- Amazon.co.jp ・電子書籍 (287ページ)
感想・レビュー・書評
-
中澤日菜子さんの小説は、これで3冊目になります。古書店で中澤日菜子さんの著書を探していたら、この小説を見つけました。2016年秋に映画化された、当時のブックカバーがついていました。「お父さん」役の藤 達也さんは、昔から映画やテレビドラマで知っていたので、小説で「お父さん」の話す言葉使いは、藤さんを意識しているのでは?と思う程でした。この小説は、「家」「家族」の在り方、「親子の関係」を考えさせられるものでしたが、「伊藤さん」は主人公の「彩」の彼氏だけでなく、「家」「家族」「親子の関係」対する著者のメッセンジャーの役割があったのではと感じました。
詳細をみるコメント0件をすべて表示 -
お父さん74歳、伊藤さん54歳、私34歳。
ちょうど20歳違いの3人が同居したら・・・。
もともと一緒に暮らしていたのは、
恋人の伊藤さんと私の二人。
そこに兄の家を飛び出したお父さんが、
転がり込んでくる。
お父さんは昔気質の素直じゃないタイプ。
一緒に居ると息がつまっちゃう。
私は嫌で仕方ないんだけど、
意外にも伊藤さんはお父さんに慣れていく。
でも伊藤さんは家族じゃない。
肝心な話はお父さん・お兄さん・私を含めた、
家族で決める必要がある。
伊藤さんがいい。
だらしなけど、決めるところは決める。
いや、そんな格好いいもんじゃないか。
でも頼りになる。
一本筋が通っている感じがする。
世渡り上手ではないけれど、
組織ですごく評価されるタイプじゃないけど、
いい人だと思う。
近くに居て欲しい人。
今、コーチングを学んでいる。
ヨガにもずっと取り組んでいる。
コーチングとヨガの意外な共通点。
それは宙ぶらりんで、
そのまま受け止めるということ。
評価したり白黒つけず、
保留したまま一旦受け止めてみる。
伊藤さんはそんな感じ。
「答え」が溢れている時代。
正しい答えを効率よく手に入れ、
次から次へと渡っていく、そんな時代。
でも人間のスピード感覚、
身体のタイマーはそんなに速くないんだと思う。
ゆっくりわかることもある。
あとから気づくこともある。
一旦、受け止めてみる。
今の時代だからこそ大切な力なように思う。 -
34歳の主人公と54歳の彼氏が住むアパートに74歳の父が転がり込んでくる話。分かり合えそうで分かり合えない、分かり合えなさそうで実は分かり合えている。個人的にはちょっとモヤモヤが残りました。
-
一気に読んでしまった。
何このお父さん?すごいなぁ・・・
このお父さんに動じない伊藤さんもすごいなぁ…
結局スプーンが私の中ではまだ謎…? -
伊藤さんとの、安定しないけれど穏やかな長く一緒にいる夫婦のような関係。54歳の給食のおじさんからは結びつきにくいが、伊藤さんは時折「男らしさ」を感じさせる。

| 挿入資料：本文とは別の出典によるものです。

### src/rtl/ffp_ctrl.sv
// controller state machine of the placer
`include "assert_macros.svh"

module ffp_ctrl import ffp_pkg::*; (
	input  logic clk,
	input  logic arst_n,
	input  logic req_valid,
	output logic req_ready,
	output logic rsp_valid,
	input  logic rsp_ready,
	input  sts_t sts,
	output cmd_t cmd
);

	st_t  st_q, st_d;
	logic out_valid_q;
	logic out_free;
	logic accept;

	assign out_free  = !out_valid_q || rsp_ready;
	assign req_ready = (st_q == S_IDLE);
	assign accept    = req_valid && req_ready;
	assign rsp_valid = out_valid_q;

	// next state
	always_comb begin
		st_d = st_q;
		case (st_q)
			S_IDLE: begin
				if (accept) begin
					if (sts.clr_req) st_d = S_CLR;
					else if (sts.bad) st_d = S_RESP;
					else st_d = S_ACC;
				end
			end
			S_CLR:  st_d = S_RESP;
			S_ACC: begin
				if (sts.row_last) st_d = S_CHK;
			end
			S_CHK: begin
				if (sts.fit_any) st_d = S_FILL;
				else if (sts.y_last) st_d = S_RESP;
				else st_d = S_ACC;
			end
			S_FILL: begin
				if (sts.row_last) st_d = S_RESP;
			end
			S_RESP: begin
				if (out_free) st_d = S_IDLE;
			end
			default: st_d = S_IDLE;
		endcase
	end

	// commands to the datapath
	always_comb begin
		cmd         = '0;
		cmd.load    = accept;
		cmd.clr     = (st_q == S_CLR);
		cmd.acc     = (st_q == S_ACC);
		cmd.chk     = (st_q == S_CHK);
		cmd.fill    = (st_q == S_FILL);
		cmd.resp_ld = (st_q == S_RESP) && out_free;
	end

	// state and result valid registers
	always_ff @(posedge clk or negedge arst_n) begin
		if (!arst_n) begin
			st_q        <= S_IDLE;
			out_valid_q <= 1'b0;
		end else begin
			st_q <= st_d;
			if (cmd.resp_ld) out_valid_q <= 1'b1;
			else if (rsp_ready) out_valid_q <= 1'b0;
		end
	end

	`FFP_ASSERT_NEXT(a_accept_busy, clk, arst_n, accept, st_q != S_IDLE)
	`FFP_ASSERT_NEXT(a_resp_done, clk, arst_n, (st_q == S_RESP) && out_free,
		(st_q == S_IDLE) && out_valid_q)
	`FFP_ASSERT_NEXT(a_resp_wait, clk, arst_n, (st_q == S_RESP) && out_valid_q && !rsp_ready,
		st_q == S_RESP)

endmodule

一方で、血がつながっているという何よりも強いつながりがある父親は「男らしさ」ではなく、内弁慶で「器が小さい」と形容される。
彩と年が近いせいか彼女の父親観に大きく共感をした。母にひどいくらい強気だったり、気が小さいところがあったり、頑固だったり。自分が社会に出て親以外のいろんな大人と接していくうちに、自分の父親の器の小ささに辟易するようになる。やるせなさすら感じる。
でも、それって、父親にはこうあってほしいっていうこどもの願望の押しつけなんですよね。父も人格を持った一人の人間なんですよね。そしてわかってくる。いろんな苦労を超えて数十年、定年まで勤めあげて家族を養ってきた父のすごさ。
彩は伊藤さんといっしょにいて、受け入れる、許す、っていうことに気が付いた。私はこの本に気づかされた。最後に父親を追って走る彩に、自分の姿を重ねて涙がにじんだ。お父さん、けんかしながらやけど、これからもよろしく。